On 26/02/13 20:41, Paul Colomiets wrote:
The problem with that is auto-reconnect. Subscriber sends a lot of subscriptions, more that the producer is able to accept. It is not processing them, so TCP pushback happens. Subscriber sees that the subscription stream is stuck and disconnects the peer. The producer tries to reconnect and immediately gets hit by a subscription storm. As so on ad infinitum. That's why I've written "if connection does no progress". I mean disconnect if no bytes where sent for 10 seconds, or something like that. It means that any number of subscriptions can be sent, even if it would take minutes to upload them. I think in all realistic situations (up to thousands subscriptions in up to few seconds) it will work. There is an edge case, when you create new subscriptions in the tight loop, and publisher can't keep up with it. But I don't think it's a situation that's need to be taken care of.
It's a single problem IMO. It can be formulated like this:"Given limited tx buffer (whether in kernel or in user space) what should be done when it gets full and user still wants to send new subscription."

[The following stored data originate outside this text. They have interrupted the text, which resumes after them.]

`config.mk`:
```
export PLATFORM = sky130hd
export DESIGN_NAME = i2c_wo_slave
export DESIGN_NICKNAME = d
export VERILOG_FILES = /design/src/rtl/i2c_wo_pkg.sv /design/src/rtl/i2c_line_filter.sv /design/src/rtl/i2c_bus_events.sv /design/src/rtl/i2c_rx_ctrl.sv /design/src/rtl/i2c_wo_slave.sv
export SDC_FILE = /design/constraint.sdc
export NUM_CORES = 1
export LEC_CHECK = 0
export BUFFER_PORTS_ARGS = -buffer_cell sky130_fd_sc_hd__buf_2
export CAP_MARGIN = 20
export CORE_MARGIN = 2
export CORE_UTILIZATION = 61
export CTS_CLUSTER_DIAMETER = 120
export CTS_CLUSTER_SIZE = 40
export DETAILED_ROUTE_END_ITERATION = 8
export GPL_ROUTABILITY_DRIVEN = 0
export PLACE_DENSITY = 0.87
export SYNTH_ARGS = -nofsm -noshare
export SYNTH_HDL_FRONTEND = slang
export SYNTH_SLANG_ARGS = --single-unit
```
`constraint.sdc`:
```
create_clock -name clk -period 2.7 [get_ports clk]
set_clock_uncertainty 0.1 [all_clocks]
set_input_delay 0 -clock clk [delete_from_list [all_inputs] [get_ports clk]]
set_output_delay 0 -clock clk [all_outputs]
set_load 0.02 [all_outputs]
```
`src/rtl/i2c_wo_pkg.sv`:
```
package i2c_wo_pkg;

    localparam int BYTE_W = 8;

    typedef enum logic [2:0] {
        RX_IDLE     = 3'd0,
        RX_ADDR     = 3'd1,
        RX_ADDR_ACK = 3'd2,
        RX_DATA     = 3'd3,
        RX_DATA_ACK = 3'd4,
        RX_SKIP     = 3'd5
    } rx_state_e;

endpackage

```
`src/rtl/i2c_line_filter.sv`:
```
module i2c_line_filter #(
    parameter int SYNC_STAGES = 2,
    parameter int VOTE_TAPS   = 3
) (
    input  logic clk,
    input  logic rst_n,
    input  logic line_i,
    output logic line_o
);

    logic [SYNC_STAGES-1:0] sync_q;
    logic [VOTE_TAPS-1:0]   taps_q;

    function automatic logic vote(input logic [VOTE_TAPS-1:0] t);
        int ones;
        ones = 0;
        for (int i = 0; i < VOTE_TAPS; i++) begin
            ones = ones + int'(t[i]);
        end
        return ones > (VOTE_TAPS / 2);
    endfunction

    generate
        if (SYNC_STAGES == 1) begin : g_sync1
            always_ff @(posedge clk or negedge rst_n) begin
                if (!rst_n) sync_q <= '1;
                else        sync_q <= line_i;
            end
        end else begin : g_syncn
            always_ff @(posedge clk or negedge rst_n) begin
                if (!rst_n) sync_q <= '1;
                else        sync_q <= {sync_q[SYNC_STAGES-2:0], line_i};
            end
        end
    endgenerate

    generate
        if (VOTE_TAPS == 1) begin : g_tap1
            always_ff @(posedge clk or negedge rst_n) begin
                if (!rst_n) taps_q <= '1;
                else        taps_q <= sync_q[SYNC_STAGES-1];
            end
        end else begin : g_tapn
            always_ff @(posedge clk or negedge rst_n) begin
                if (!rst_n) taps_q <= '1;
                else        taps_q <= {taps_q[VOTE_TAPS-2:0], sync_q[SYNC_STAGES-1]};
            end
        end
    endgenerate

    always_ff @(posedge clk or negedge rst_n) begin
        if (!rst_n) line_o <= 1'b1;
        else        line_o <= vote(taps_q);
    end

endmodule

```
`src/rtl/i2c_bus_events.sv`:
```
module i2c_bus_events (
    input  logic clk,
    input  logic rst_n,
    input  logic scl_f,
    input  logic sda_f,
    output logic scl_rise,
    output logic scl_fall,
    output logic start_det,
    output logic stop_det
);

    logic scl_q;
    logic sda_q;

    always_ff @(posedge clk or negedge rst_n) begin
        if (!rst_n) begin
            scl_q <= 1'b1;
            sda_q <= 1'b1;
        end else begin
            scl_q <= scl_f;
            sda_q <= sda_f;
        end
    end

    always_comb begin
        scl_rise  = scl_f & ~scl_q;
        scl_fall  = ~scl_f & scl_q;
        start_det = scl_f & scl_q & sda_q & ~sda_f;
        stop_det  = scl_f & scl_q & ~sda_q & sda_f;
    end

endmodule

```
`src/rtl/i2c_rx_ctrl.sv`:
```
module i2c_rx_ctrl
    import i2c_wo_pkg::*;
#(
    parameter logic [5:0] ADDR_HI = 6'b011100
) (
    input  logic              clk,
    input  logic              rst_n,
    input  logic              sda_f,
    input  logic              scl_rise,
    input  logic              scl_fall,
    input  logic              start_det,
    input  logic              stop_det,
    input  logic              sel_strap,
    output logic              sda_oe,
    output logic [BYTE_W-1:0] rx_data,
    output logic              rx_valid,
    output logic              start_pulse,
    output logic              stop_pulse,
    output rx_state_e         state
);

    localparam int CNT_W = $clog2(BYTE_W + 1);

    rx_state_e         nxt;
    logic [CNT_W-1:0]  bit_cnt;
    logic [BYTE_W-1:0] shreg;
    logic              byte_full;
    logic              addr_hit;
    logic              collecting;

    always_comb begin
        byte_full  = (bit_cnt == CNT_W'(BYTE_W));
        addr_hit   = (shreg[7:2] == ADDR_HI) && (shreg[1] == sel_strap) && !shreg[0];
        collecting = (state == RX_ADDR) || (state == RX_DATA);
    end

    // next-state selection
    always_comb begin
        nxt = state;
        if (start_det) begin
            nxt = RX_ADDR;
        end else if (stop_det) begin
            nxt = RX_IDLE;
        end else begin
            unique case (state)
                RX_IDLE:     nxt = RX_IDLE;
                RX_SKIP:     nxt = RX_SKIP;
                RX_ADDR:     if (scl_fall && byte_full) nxt = addr_hit ? RX_ADDR_ACK : RX_SKIP;
                RX_ADDR_ACK: if (scl_fall) nxt = RX_DATA;
                RX_DATA:     if (scl_fall && byte_full) nxt = RX_DATA_ACK;
                RX_DATA_ACK: if (scl_fall) nxt = RX_DATA;
                default:     nxt = RX_IDLE;
            endcase
        end
    end

    // state register
    always_ff @(posedge clk or negedge rst_n) begin
        if (!rst_n) state <= RX_IDLE;
        else        state <= nxt;
    end

    // outputs and datapath
    always_ff @(posedge clk or negedge rst_n) begin
        if (!rst_n) begin
            bit_cnt     <= '0;
            shreg       <= '0;
            rx_data     <= '0;
            rx_valid    <= 1'b0;
            start_pulse <= 1'b0;
            stop_pulse  <= 1'b0;
            sda_oe      <= 1'b0;
        end else begin
            rx_valid    <= 1'b0;
            start_pulse <= 1'b0;
            stop_pulse  <= 1'b0;
            sda_oe      <= (nxt == RX_ADDR_ACK) || (nxt == RX_DATA_ACK);
            if (start_det) begin
                bit_cnt     <= '0;
                start_pulse <= 1'b1;
            end else if (stop_det) begin
                bit_cnt    <= '0;
                stop_pulse <= 1'b1;
            end else if (collecting) begin
                if (scl_rise && !byte_full) begin
                    shreg   <= {shreg[BYTE_W-2:0], sda_f};
                    bit_cnt <= bit_cnt + CNT_W'(1);
                end
                if (scl_fall && byte_full) begin
                    bit_cnt <= '0;
                    if (state == RX_DATA) begin
                        rx_data  <= shreg;
                        rx_valid <= 1'b1;
                    end
                end
            end else if (state != RX_ADDR_ACK && state != RX_DATA_ACK) begin
                bit_cnt <= '0;
            end
        end
    end

endmodule

```
`src/rtl/i2c_wo_slave.sv`:
```
module i2c_wo_slave
    import i2c_wo_pkg::*;
#(
    parameter int         SYNC_STAGES = 2,
    parameter int         VOTE_TAPS   = 3,
    parameter logic [5:0] ADDR_HI     = 6'b011100
) (
    input  logic              clk,
    input  logic              rst_n,
    input  logic              scl_i,
    input  logic              sda_i,
    input  logic              sel_strap,
    output logic              sda_oe,
    output logic [BYTE_W-1:0] rx_data,
    output logic              rx_valid,
    output logic              start_pulse,
    output logic              stop_pulse
);

    localparam int N_LINES = 2;

    logic [N_LINES-1:0] raw_lines;
    logic [N_LINES-1:0] filt_lines;
    logic               scl_filt;
    logic               sda_filt;
    logic               scl_rise;
    logic               scl_fall;
    logic               start_det;
    logic               stop_det;
    rx_state_e          rx_state;

    assign raw_lines = {sda_i, scl_i};
    assign scl_filt  = filt_lines[0];
    assign sda_filt  = filt_lines[1];

    generate
        for (genvar g = 0; g < N_LINES; g++) begin : g_line
            i2c_line_filter #(
                .SYNC_STAGES(SYNC_STAGES),
                .VOTE_TAPS  (VOTE_TAPS)
            ) u_filt (
                .clk   (clk),
                .rst_n (rst_n),
                .line_i(raw_lines[g]),
                .line_o(filt_lines[g])
            );
        end
    endgenerate

    i2c_bus_events u_events (
        .clk      (clk),
        .rst_n    (rst_n),
        .scl_f    (scl_filt),
        .sda_f    (sda_filt),
        .scl_rise (scl_rise),
        .scl_fall (scl_fall),
        .start_det(start_det),
        .stop_det (stop_det)
    );

    i2c_rx_ctrl #(
        .ADDR_HI(ADDR_HI)
    ) u_ctrl (
        .clk        (clk),
        .rst_n      (rst_n),
        .sda_f      (sda_filt),
        .scl_rise   (scl_rise),
        .scl_fall   (scl_fall),
        .start_det  (start_det),
        .stop_det   (stop_det),
        .sel_strap  (sel_strap),
        .sda_oe     (sda_oe),
        .rx_data    (rx_data),
        .rx_valid   (rx_valid),
        .start_pulse(start_pulse),
        .stop_pulse (stop_pulse),
        .state      (rx_state)
    );

endmodule

```
==> key figures <==
GRT
  – First-pass GRT wire length: roughly 4.8 mm
  – All-layer global routing usage: around 20%
  – Initial antenna violation count: 0
  – Number of global-route vias before repair: roughly 1100
  – GRT overflow: 0
  – Largest net degree at the start of global routing: 42

Route
  – Drc violations: 0
  – Drt initial violations: 9
  – Post-route ant nets: 0
  – Vias per cell: 5.87
  – First-pass DRT Iterations: 6
  – DR WL/cell: roughly 16 um
  – Final WL: 2.84 mm
  – Vias: ~1100

Hold path
  – Min-Delay Path Class: input port to register
  – Worst Hold End: u_ctrl.state[1]
  – Hold Path Stages: 5
  – Worst hold start: sel_strap

Place
  – Worst slack, placed: approximately 0.67 ns
  – Port-buffer cells: 16
  – HPWL after detailed placement: slightly below 2 mm

Synth
  – Syn avg cell area: between 10 and 15 um^2
  – Post-synth top cells: 27 x dfrtp_1, 16 x mux2_2, 14 x dfstp_2
  – Post-Synthesis Cells: about 130
  – Synth Register Bits: between 40 and 50
  – Cell with the most instances after synthesis: dfrtp_1
  – Syn_nets: about 140
  – Dominant synthesized flop cell: dfrtp_1
  – Post-synth top area share: about two fifths
  – Synthesized area: roughly 0.0017 mm^2
  – Number of synthesized flops with an enable pin: 0
  – Asr flop ratio synth: between 90% and 100%
  – Distinct cells, synth: 42
  – Post-synthesis sequential area ratio: roughly 61%
  – Leading area contributor after synthesis: dfrtp_1
  – Dominant cells by area after synthesis: dfrtp_1 39%, dfstp_2 21%, mux2_2 10%
  – Synth warn: 0

Finish
  – Layout cell share with drive strength beyond 1: a little over two fifths
  – Area growth, synth to finish: 12.9%
  – Final net count: 159
  – ANT cells: 0

STA
  – Setup repair after global routing missed its margin: no
  – Max-slew violations: 0
  – Max Clk Rate: ~490 MHz
  – Relative slew slack: 43.1%
  – # setup viols final: 0
  – Final worst slack: 0.663 ns
  – Final Hold Fails: 0
  – Crit share post-route: approximately three quarters
  – Worst Max-Slew Pin Slew: ~0.85 ns
  – Setup TNS: 0 ns
  – Fin crit period: roughly 2.0 ns

Clock network
  – CTS sink cnt: 41
  – CTS Buf Count: 5
  – Quantity of gates resized following cts: 0
  – CTS tree: built
  – Clk_lat worst skew: roughly 0.34 ns
  – Clock transition at the registers of the reported paths: 0.12 ns
  – Clock tree buffer depth: 2
  – H-tree depth: 2
  – CTS Root Cell: clkbuf_4

Setup path
  – Critical path class: register to register
  – FF-to-FF path depth: 7
  – Delay of the slowest cell on the worst path: ~0.45 ns
  – CP endpoint kind: register
  – RR Endpoint: u_ctrl.sda_oe
  – R2r setup slk: around 0.66 ns
  – Startpoint type of the worst setup path: register
  – Reg-to-Reg Start: u_ctrl.bit_cnt[0]
  – Worst path cell trace: inv_1 -> ha_1 -> nand3b_4 -> nor3_1 -> a2111oi_1 -> nor4_2 -> o211a_1
  – Worst path slowest cell: dfrtp_1
  – CP top delay family: simple AND/OR/NAND/NOR gates
  – Crit path max fanout: 5
  – CP required: between 2 and 3 ns
  – Crit path buf inv count: 1
  – Arrival @ worst endpoint: 2.22 ns

Power and ir drop
  – Power per cell area: 582 mW/mm^2
  – Leakage Power: a little over 0.9 nW
  – Maximum vdd drop: roughly 0.56 mV
  – Total chip power: ~1.1 mW

Floorplan
  – Die Wd: around 57 um
  – Row cnt: 19
  – Starting Density: around 64%
  – Area of the core: roughly 0.0027 mm^2
  – Number of I/O pins: 17
  – DIE HEIGHT: about 57 um
  – Die area: 0.00327 mm^2

Run status
  – Status: completed

Job
  – Max-cap viol count: 0
[metal layers]
metal	global-route usage, %	routed length, um
met5	0	0
met2	33.0	1510
met3	6.35	96
met4	11.6	57
met1	24.0	1180
[registers in the layout, summed over array words and instances, names as in the netlist, 2 cells and up]
signal                count
g_line.u_filt.sync_q      4
g_line.u_filt.taps_q      6
u_ctrl.shreg              8
u_ctrl.bit_cnt            4
u_ctrl.rx_data            8
u_ctrl.state              3
g_line.u_filt.line_o      2
[worst max-delay path by stage]
| stage | cells past startpoint | endpoint | from | slack (ns) |
|---|---|---|---|---|
| floorplan | 7 | u_ctrl.rx_data[0] | u_ctrl.bit_cnt[0] | 0.90 |
| global placement | 7 | u_ctrl.rx_data[7] | u_ctrl.bit_cnt[0] | 0.78 |
| detailed placement | 7 | u_ctrl.rx_data[3] | u_ctrl.bit_cnt[0] | 0.67 |
| CTS | 7 | u_ctrl.rx_data[5] | u_ctrl.bit_cnt[0] | 0.64 |
| global route | 7 | u_ctrl.rx_data[7] | u_ctrl.bit_cnt[0] | 0.56 |
| finish | 7 | u_ctrl.sda_oe | u_ctrl.bit_cnt[0] | 0.66 |
[worst reg2reg max path, stage by stage, from the launching register on]
cell       delay (ns)
dfrtp_1          0.45
inv_1            0.09
ha_1             0.20
nand3b_4         0.12
nor3_1           0.32
a2111oi_1        0.12
nor4_2           0.39
o211a_1          0.20
[where the power goes]
group,total [mW],leakage (nW),switching [mW],internal [mW]
Clock,0.438,0.0534,0.189,0.250
Combinational,0.0457,0.355,0.0291,0.0166
Sequential,0.650,0.524,0.0101,0.639
[logic make-up after synthesis]
family | after synthesis | share of synthesized area [%]
AND/OR/NAND/NOR | 36 | 14.3
adder cells (fa/ha/maj) | 4 | 2.90
XOR/XNOR | 1 | 0.508
flip-flops | 41 | 60.5
AO/OA/AOI/OAI | 21 | 8.85
multiplexers | 16 | 10.4
buffers and inverters | 8 | 2.47
[cells in the final DEF (no fill, tap or decap), drive strengths merged]
cell and count:
bufinv 1, mux2 16, or2 1, nor2 9, nand2 4, clkbuf 6, a2111oi 1, nor4bb 1
nand2b 4, a21oi 6, o2bb2ai 1, nand4 1, o21a 1, o22ai 2, dlygate4sd3 3, ha 4
o211ai 1, nor4 3, a21o 2, buf 16, or4 2, dfstp 14, nand3 3, nor3 5
or3 1, nand3b 1, nor2b 1, o21ai 2, o211a 2, a211o 1, a311o 1, inv 5
clkinv 1, dfrtp 27, xnor2 1, a31o 1
[per-stage QoR]
step,area (um^2),std cells,utilization (%),hold slack [ns]
2_1_floorplan,1720,127,-,-0.396
3_3_place_gp,1820,171,67.1,0.00548
3_5_place_dp,1820,171,67.1,0.00665
4_1_cts,1950,182,71.8,0.0459
5_1_grt,1950,182,71.8,0.0975
6_report,1950,182,71.8,0.0566
[what timing repair did]
action                    CTS  global route
setup buffers               0             0
hold endpoints to repair   29             0
hold buffers                3             0
[final cells by class]
class / count / area (um^2)
Clock buffer: 6 / 62.6
Clock inverter: 2 / 35.0
Fill cell: 194 / 763
Inverter: 5 / 18.8
Multi-Input combinational cell: 78 / 638
Sequential cell: 41 / 1040
Tap cell: 31 / 38.8
Timing Repair Buffer: 19 / 110
(Power assumes the default switching activity.)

Btw, speaking of realistic situation, I've just spoke to guys who are handling 130,000,000 subscriptions in ZeroMQ :)
Anyway, the problem can be split into 2 parts: 1. How to manage pushback. 2. What to do when it can't be managed any more.The options for the first are either relying on TCP (problem occurs when tx buffer limit is hit) or building a rate limiting algorithm on top (problem happens when the rate limit is exceeded) -- the latter being basically what you are proposing.
I would say that both are functionally equivalent (ie. the problem occurs when too much data is sent in too short a time) the only difference being that implementing rate limiting requires more work to be done.
The interesting part is what happens when the problem occurs (tx buffer full, rate limit exceeded). The options here are:
1. Drop => results in inconsistent message delivery 2. Pushback => hanged up publisher can stop the whole topologyThere's also the "reconnect" option which is just an evil variation on pushback. Instead of waiting for sending the remaining few bytes, it disconnects, reconnect and tries to send the whole subscription set anew.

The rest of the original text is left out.